#GamerGate-Debatte: Wie sich eine junge Gaming-Journalistin zur Wehr setzt

Laut einem Beitrag im australischen Kulturblog der britischen Tageszeitung The Guardian hat Alanah Pearce, eine in Brisbane ansässige Gaming-Journalistin, einen cleveren Weg gefunden, sich vor sexuellen Belästigungen im sozialen Netzwerk „Twitter“ zu schützen. Wie einer ihrer Tweets belegt, stellte sich heraus, dass einige der Männer die ihr beleidigende Aussagen und Vergewaltigungsdrohungen schickten, doch nicht so erwachsen waren wie ursprünglich gedacht. Daraufhin schrieb die 21-jährige Studentin einfach die Mutter eines verbal ausfällig gewordenen Jungendlichen an, und das Problem war vom Tisch (siehe hier).

Gegenüber dem Guardian sagte die Videospieljournalistin: „It was just a way to try to reach a resolution, to productively teach young boys it’s not okay to be sexist to women, even if they’re on the internet.” Die junge Frau hatte sich schon über den Blog der Seite Kotaku im Jahr 2013 mit dem Artikel 30 Days of Sexism negativ über diverse Twitterkommentare geäußert. Als sie nun von The Guardian gefragt wurde, ob sie die über Twitter getätigten Beleidigungen im Zusammenhang mit der GamerGate-Debatte sehe, antwortete sie mit einem klaren ja.
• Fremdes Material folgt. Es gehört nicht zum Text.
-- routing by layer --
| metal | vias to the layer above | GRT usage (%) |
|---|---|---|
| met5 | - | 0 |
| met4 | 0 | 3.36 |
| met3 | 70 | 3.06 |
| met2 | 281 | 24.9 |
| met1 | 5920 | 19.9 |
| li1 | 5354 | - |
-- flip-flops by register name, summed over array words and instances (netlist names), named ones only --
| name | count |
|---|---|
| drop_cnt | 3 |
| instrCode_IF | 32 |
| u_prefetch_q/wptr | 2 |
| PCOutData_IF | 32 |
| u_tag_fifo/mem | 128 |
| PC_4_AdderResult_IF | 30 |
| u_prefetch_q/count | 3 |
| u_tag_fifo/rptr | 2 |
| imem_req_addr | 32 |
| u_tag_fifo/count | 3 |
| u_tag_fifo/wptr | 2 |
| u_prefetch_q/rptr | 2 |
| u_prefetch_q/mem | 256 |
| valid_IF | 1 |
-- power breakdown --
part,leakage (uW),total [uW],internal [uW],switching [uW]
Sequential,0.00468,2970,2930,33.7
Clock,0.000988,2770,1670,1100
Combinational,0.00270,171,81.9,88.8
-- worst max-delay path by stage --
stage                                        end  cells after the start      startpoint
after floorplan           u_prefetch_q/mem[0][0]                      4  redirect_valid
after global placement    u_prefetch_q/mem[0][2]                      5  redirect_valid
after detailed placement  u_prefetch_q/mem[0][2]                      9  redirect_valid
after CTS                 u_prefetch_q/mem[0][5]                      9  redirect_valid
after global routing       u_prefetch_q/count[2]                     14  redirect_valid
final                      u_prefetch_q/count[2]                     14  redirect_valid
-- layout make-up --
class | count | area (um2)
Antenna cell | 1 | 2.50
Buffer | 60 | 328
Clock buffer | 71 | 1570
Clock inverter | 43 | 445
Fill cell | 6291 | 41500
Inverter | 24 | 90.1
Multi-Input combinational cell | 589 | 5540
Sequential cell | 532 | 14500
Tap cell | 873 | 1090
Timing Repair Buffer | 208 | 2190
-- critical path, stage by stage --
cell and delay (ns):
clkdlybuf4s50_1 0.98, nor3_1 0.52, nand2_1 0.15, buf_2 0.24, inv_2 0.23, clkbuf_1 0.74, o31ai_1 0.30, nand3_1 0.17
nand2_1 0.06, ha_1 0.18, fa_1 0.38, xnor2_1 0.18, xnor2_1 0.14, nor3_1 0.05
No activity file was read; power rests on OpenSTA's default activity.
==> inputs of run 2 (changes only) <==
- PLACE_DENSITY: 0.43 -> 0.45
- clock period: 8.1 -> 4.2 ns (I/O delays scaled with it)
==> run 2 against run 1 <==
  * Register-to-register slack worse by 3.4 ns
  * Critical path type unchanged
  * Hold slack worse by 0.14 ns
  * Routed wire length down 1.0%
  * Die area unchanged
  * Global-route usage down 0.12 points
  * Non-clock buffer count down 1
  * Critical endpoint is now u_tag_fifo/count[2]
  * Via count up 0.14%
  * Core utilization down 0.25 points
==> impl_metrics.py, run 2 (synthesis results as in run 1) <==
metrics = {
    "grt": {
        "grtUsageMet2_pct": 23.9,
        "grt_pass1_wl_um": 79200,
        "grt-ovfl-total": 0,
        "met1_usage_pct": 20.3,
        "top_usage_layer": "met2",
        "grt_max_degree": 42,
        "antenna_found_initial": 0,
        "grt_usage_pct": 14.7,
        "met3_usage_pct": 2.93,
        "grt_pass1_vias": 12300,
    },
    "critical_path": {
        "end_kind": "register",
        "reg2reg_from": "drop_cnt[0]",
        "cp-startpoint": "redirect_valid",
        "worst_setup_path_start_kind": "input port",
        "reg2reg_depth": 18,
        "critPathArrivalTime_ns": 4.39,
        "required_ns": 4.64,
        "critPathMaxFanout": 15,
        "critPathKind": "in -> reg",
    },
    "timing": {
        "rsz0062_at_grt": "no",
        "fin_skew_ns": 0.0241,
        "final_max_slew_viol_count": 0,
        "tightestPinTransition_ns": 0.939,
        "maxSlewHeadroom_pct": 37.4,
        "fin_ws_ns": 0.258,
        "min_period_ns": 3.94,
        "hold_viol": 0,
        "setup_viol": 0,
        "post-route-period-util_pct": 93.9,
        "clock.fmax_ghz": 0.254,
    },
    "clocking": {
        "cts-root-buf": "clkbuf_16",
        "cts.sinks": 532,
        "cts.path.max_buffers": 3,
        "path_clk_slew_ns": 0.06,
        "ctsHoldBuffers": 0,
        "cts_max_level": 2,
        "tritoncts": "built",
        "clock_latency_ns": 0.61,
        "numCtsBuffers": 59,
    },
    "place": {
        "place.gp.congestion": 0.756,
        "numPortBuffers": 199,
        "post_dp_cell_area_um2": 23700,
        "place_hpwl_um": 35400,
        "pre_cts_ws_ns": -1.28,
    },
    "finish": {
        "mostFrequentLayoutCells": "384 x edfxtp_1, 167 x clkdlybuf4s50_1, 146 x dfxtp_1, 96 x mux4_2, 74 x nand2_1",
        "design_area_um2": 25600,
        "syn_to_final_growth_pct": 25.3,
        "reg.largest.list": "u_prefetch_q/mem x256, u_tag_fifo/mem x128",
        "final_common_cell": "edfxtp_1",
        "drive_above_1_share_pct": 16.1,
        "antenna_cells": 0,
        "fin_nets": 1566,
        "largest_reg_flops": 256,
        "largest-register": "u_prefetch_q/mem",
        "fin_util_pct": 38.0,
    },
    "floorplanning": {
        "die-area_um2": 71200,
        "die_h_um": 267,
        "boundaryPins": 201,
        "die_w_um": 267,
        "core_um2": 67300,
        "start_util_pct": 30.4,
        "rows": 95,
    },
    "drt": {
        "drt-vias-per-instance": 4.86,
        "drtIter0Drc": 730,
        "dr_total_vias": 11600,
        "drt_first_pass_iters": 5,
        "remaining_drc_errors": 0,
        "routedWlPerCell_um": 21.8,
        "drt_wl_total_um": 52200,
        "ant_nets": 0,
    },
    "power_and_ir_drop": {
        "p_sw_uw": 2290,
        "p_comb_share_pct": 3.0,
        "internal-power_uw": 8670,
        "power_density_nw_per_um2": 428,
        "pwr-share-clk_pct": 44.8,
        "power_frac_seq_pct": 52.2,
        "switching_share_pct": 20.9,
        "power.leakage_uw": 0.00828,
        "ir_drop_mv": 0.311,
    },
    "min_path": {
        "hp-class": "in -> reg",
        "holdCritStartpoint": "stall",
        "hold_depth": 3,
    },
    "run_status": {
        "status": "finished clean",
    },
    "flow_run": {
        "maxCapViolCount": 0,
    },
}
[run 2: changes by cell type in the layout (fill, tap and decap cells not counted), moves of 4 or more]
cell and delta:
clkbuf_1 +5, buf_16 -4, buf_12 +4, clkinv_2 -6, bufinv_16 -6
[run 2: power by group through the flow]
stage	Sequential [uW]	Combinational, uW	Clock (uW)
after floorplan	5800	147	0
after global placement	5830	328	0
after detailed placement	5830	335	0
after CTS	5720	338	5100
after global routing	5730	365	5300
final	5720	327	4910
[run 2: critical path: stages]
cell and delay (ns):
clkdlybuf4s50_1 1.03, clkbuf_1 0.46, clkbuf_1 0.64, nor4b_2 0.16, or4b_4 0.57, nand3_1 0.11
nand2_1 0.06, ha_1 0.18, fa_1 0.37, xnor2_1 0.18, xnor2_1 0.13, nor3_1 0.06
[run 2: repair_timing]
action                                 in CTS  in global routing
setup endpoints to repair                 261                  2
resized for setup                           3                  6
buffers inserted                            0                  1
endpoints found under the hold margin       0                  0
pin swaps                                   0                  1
Die GamerGate-Debatte beschäftigt sich mit Frauenfeindlichkeit in der Videospielindustrie. Ursprünglich wurde der Streit durch ein Gerücht über eine Affäre zwischen Indigame-Entwicklerin Zoe Quinn und Kotaku-Journalist Nathan Greyson ins Leben gerufen. Es wurde behauptet, dass gute Bewertungen ihres neuen Spiels gegen sexuelle Gefälligkeiten ausgetauscht worden waren. Viele Menschen sahen dies als Bedrohung für die freie Berichterstattung von Videospiel-Newsseiten und entwickelten eine Bewegung gegen diese Beschneidung der Medienfreiheit.

Allerdings verselbstständigte sich das Thema mit der Zeit und die Kampagne entwickelte sich in eine etwas andere Richtung, wobei Frauenhass und sexuelle Belästigung im Vordergrund standen. Dies wird von vielen Publishern, Spieleentwicklern und Spielern selbst verurteilt, aber eine sachliche Diskussion des Themas ist nach wie vor schwer zu erreichen.